4. A method according to claim 2 or 3, wherein in step 2, the keyword feature fingerprint of the text is calculated as:

step 2.1: calculating the hash value K of the appointed digit of each keyword K_h: carrying out hash operation of specified digits on the word codes forming each keyword to obtain the hash value of each word, and carrying out bit exclusive or operation on the hash value of each word to obtain the hash value of the current keyword;

step 2.2: calculating a weighted hash value of each keyword:

defining a weight value W for a keyword k_k＝TFIDF_k×K_h；

Wherein TFIDF_kThe TFIDF value representing the key word k,

and K is_hBit of 1 and TFIDF_kPositive multiplication, bit of 0 and TFIDF_kNegative multiplication;

step 2.3: summing the weighted hash values of all keywords of the text to obtain an accumulated vector;

step 2.4: performing dimensionality reduction calculation on the obtained accumulated vector to obtain a keyword characteristic fingerprint of the text: and judging each element value of the accumulated vector, if the element value is larger than 0, setting the element value to be 1, and if the element value is not larger than 0, setting the element value to be 0.

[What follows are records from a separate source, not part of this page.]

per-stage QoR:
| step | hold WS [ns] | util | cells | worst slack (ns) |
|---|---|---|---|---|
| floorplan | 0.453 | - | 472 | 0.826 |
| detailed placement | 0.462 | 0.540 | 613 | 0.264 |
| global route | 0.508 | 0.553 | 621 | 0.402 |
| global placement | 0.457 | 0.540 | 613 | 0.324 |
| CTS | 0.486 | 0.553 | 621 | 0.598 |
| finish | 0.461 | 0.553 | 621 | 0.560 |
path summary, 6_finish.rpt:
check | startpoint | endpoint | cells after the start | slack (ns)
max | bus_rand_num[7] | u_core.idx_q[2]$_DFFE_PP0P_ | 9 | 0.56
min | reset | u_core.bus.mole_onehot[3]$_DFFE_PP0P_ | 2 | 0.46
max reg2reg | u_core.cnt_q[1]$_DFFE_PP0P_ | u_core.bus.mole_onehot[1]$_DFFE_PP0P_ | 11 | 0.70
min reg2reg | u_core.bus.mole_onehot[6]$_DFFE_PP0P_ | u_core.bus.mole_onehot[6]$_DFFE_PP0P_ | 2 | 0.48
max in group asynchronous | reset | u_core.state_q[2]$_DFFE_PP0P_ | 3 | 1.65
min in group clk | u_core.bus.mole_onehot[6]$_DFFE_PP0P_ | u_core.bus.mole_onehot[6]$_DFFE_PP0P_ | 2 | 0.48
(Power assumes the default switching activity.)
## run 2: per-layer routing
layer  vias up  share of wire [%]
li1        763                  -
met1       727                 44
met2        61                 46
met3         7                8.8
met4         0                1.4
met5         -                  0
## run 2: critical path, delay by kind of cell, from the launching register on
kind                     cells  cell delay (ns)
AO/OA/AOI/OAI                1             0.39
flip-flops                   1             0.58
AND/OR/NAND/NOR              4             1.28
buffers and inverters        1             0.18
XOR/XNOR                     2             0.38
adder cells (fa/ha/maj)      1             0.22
### config.mk
export PLATFORM = sky130hd
export DESIGN_NAME = uart_dbg_master
export DESIGN_NICKNAME = d
export VERILOG_FILES = /design/src/rtl/uart_dbg_master.sv
export SDC_FILE = /design/constraint.sdc
export NUM_CORES = 1
export LEC_CHECK = 0
export CORE_MARGIN = 2
export CORE_UTILIZATION = 35
export CTS_CLUSTER_SIZE = 16
export DETAILED_ROUTE_END_ITERATION = 10
export HOLD_SLACK_MARGIN = 0.03
export PLACE_DENSITY = 0.62
export SLEW_MARGIN = 30
export SYNTH_ARGS = -nofsm -noshare
export SYNTH_HDL_FRONTEND = slang
export SYNTH_SLANG_ARGS = --single-unit
### constraint.sdc
create_clock -name clk -period 3.1 [get_ports clk]
set_input_delay 0.62 -clock clk [delete_from_list [all_inputs] [get_ports clk]]
set_output_delay 0.62 -clock clk [all_outputs]
set_load 0.005 [all_outputs]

5. The method of claim 4, wherein the text d_iAnd d_jSimilarity sim of keyword features of₁Comprises the following steps:

wherein H_i，jRepresenting text d_iAnd d_jCharacteristic fingerprint f of key word_i1And f_j1Hamming distance between them, max () function represents taking the maximum value, len () function represents calculating the length of the string, and in calculating the keyword feature fingerprint f_i1And f_j1At hamming distance between them, if the key word feature fingerprint f_i1And f_j1When the lengths of the key words are different, the low-order bit complementing operation is carried out on the key word characteristic fingerprints with shorter lengths.

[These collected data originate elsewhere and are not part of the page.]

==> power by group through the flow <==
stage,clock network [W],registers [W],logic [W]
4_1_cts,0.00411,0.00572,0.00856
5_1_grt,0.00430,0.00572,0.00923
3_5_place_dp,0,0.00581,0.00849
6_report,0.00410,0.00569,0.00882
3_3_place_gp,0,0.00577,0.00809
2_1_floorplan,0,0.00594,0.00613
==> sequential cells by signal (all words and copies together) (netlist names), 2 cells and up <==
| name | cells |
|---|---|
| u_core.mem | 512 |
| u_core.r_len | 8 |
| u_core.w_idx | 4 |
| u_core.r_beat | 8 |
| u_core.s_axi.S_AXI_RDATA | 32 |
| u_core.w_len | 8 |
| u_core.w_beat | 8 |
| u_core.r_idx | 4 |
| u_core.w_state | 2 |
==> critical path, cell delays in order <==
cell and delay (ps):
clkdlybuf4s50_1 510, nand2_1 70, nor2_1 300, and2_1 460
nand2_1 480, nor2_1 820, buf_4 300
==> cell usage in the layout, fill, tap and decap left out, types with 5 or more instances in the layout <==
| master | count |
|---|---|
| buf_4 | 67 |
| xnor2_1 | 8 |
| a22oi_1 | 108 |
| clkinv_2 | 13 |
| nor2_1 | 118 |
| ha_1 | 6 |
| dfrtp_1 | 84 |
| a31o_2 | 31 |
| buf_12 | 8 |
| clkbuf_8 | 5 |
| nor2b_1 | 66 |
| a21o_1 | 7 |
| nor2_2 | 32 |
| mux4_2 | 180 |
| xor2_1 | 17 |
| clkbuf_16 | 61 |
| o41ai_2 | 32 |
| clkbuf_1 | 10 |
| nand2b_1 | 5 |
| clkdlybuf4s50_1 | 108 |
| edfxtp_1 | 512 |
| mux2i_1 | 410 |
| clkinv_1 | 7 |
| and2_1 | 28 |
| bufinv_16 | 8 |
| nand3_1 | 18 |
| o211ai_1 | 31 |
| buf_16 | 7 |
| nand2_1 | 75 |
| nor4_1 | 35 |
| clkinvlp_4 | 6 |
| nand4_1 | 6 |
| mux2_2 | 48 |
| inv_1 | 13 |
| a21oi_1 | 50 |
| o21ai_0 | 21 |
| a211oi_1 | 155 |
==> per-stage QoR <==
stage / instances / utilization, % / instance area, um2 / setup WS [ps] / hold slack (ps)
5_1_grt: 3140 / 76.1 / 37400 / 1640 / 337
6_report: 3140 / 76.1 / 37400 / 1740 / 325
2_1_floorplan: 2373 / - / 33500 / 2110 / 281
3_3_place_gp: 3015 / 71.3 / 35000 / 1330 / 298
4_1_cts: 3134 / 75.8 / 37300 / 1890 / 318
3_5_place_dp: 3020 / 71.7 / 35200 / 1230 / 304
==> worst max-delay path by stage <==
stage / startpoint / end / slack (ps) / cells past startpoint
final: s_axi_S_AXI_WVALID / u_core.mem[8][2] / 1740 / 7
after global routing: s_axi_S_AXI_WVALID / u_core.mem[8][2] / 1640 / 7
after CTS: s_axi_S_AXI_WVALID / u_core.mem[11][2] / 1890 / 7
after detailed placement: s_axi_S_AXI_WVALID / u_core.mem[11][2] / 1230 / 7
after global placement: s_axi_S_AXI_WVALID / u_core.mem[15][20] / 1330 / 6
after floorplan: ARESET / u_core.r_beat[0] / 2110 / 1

6. The method of claim 1, wherein said step 3 comprises the steps of:

step 3.1: based on each keyword of the text, taking N words before and after the keyword as context, and establishing a real number vector so as to enable each keyword w to be_iAll correspond to a semantic vector

Wherein N is a positive integer;

step 3.2: summing the semantic vectors of all keywords of the text to obtain a word semantic fingerprint f of the text₂；

Step 3.3: calculating a text d_iAnd text d_jCorresponding word semantic fingerprint f_i2And f_j2Cosine similarity of (d) to obtain d_iAnd d_jWord language ofSemblance similarity sim₂。

7. The method of claim 1, wherein said step 4 comprises the steps of:

Wherein L is a positive integer;

step 4.2: summing the semantic vectors of the L representative sentences to obtain a chapter semantic fingerprint f₃；

8. The method according to claim 1, wherein in the step 5, similarity sim based on keyword feature is performed₁Semantic similarity sim of words₂Semantic similarity sim with chapters₃Get the text d_iAnd d_jSimilarity sim.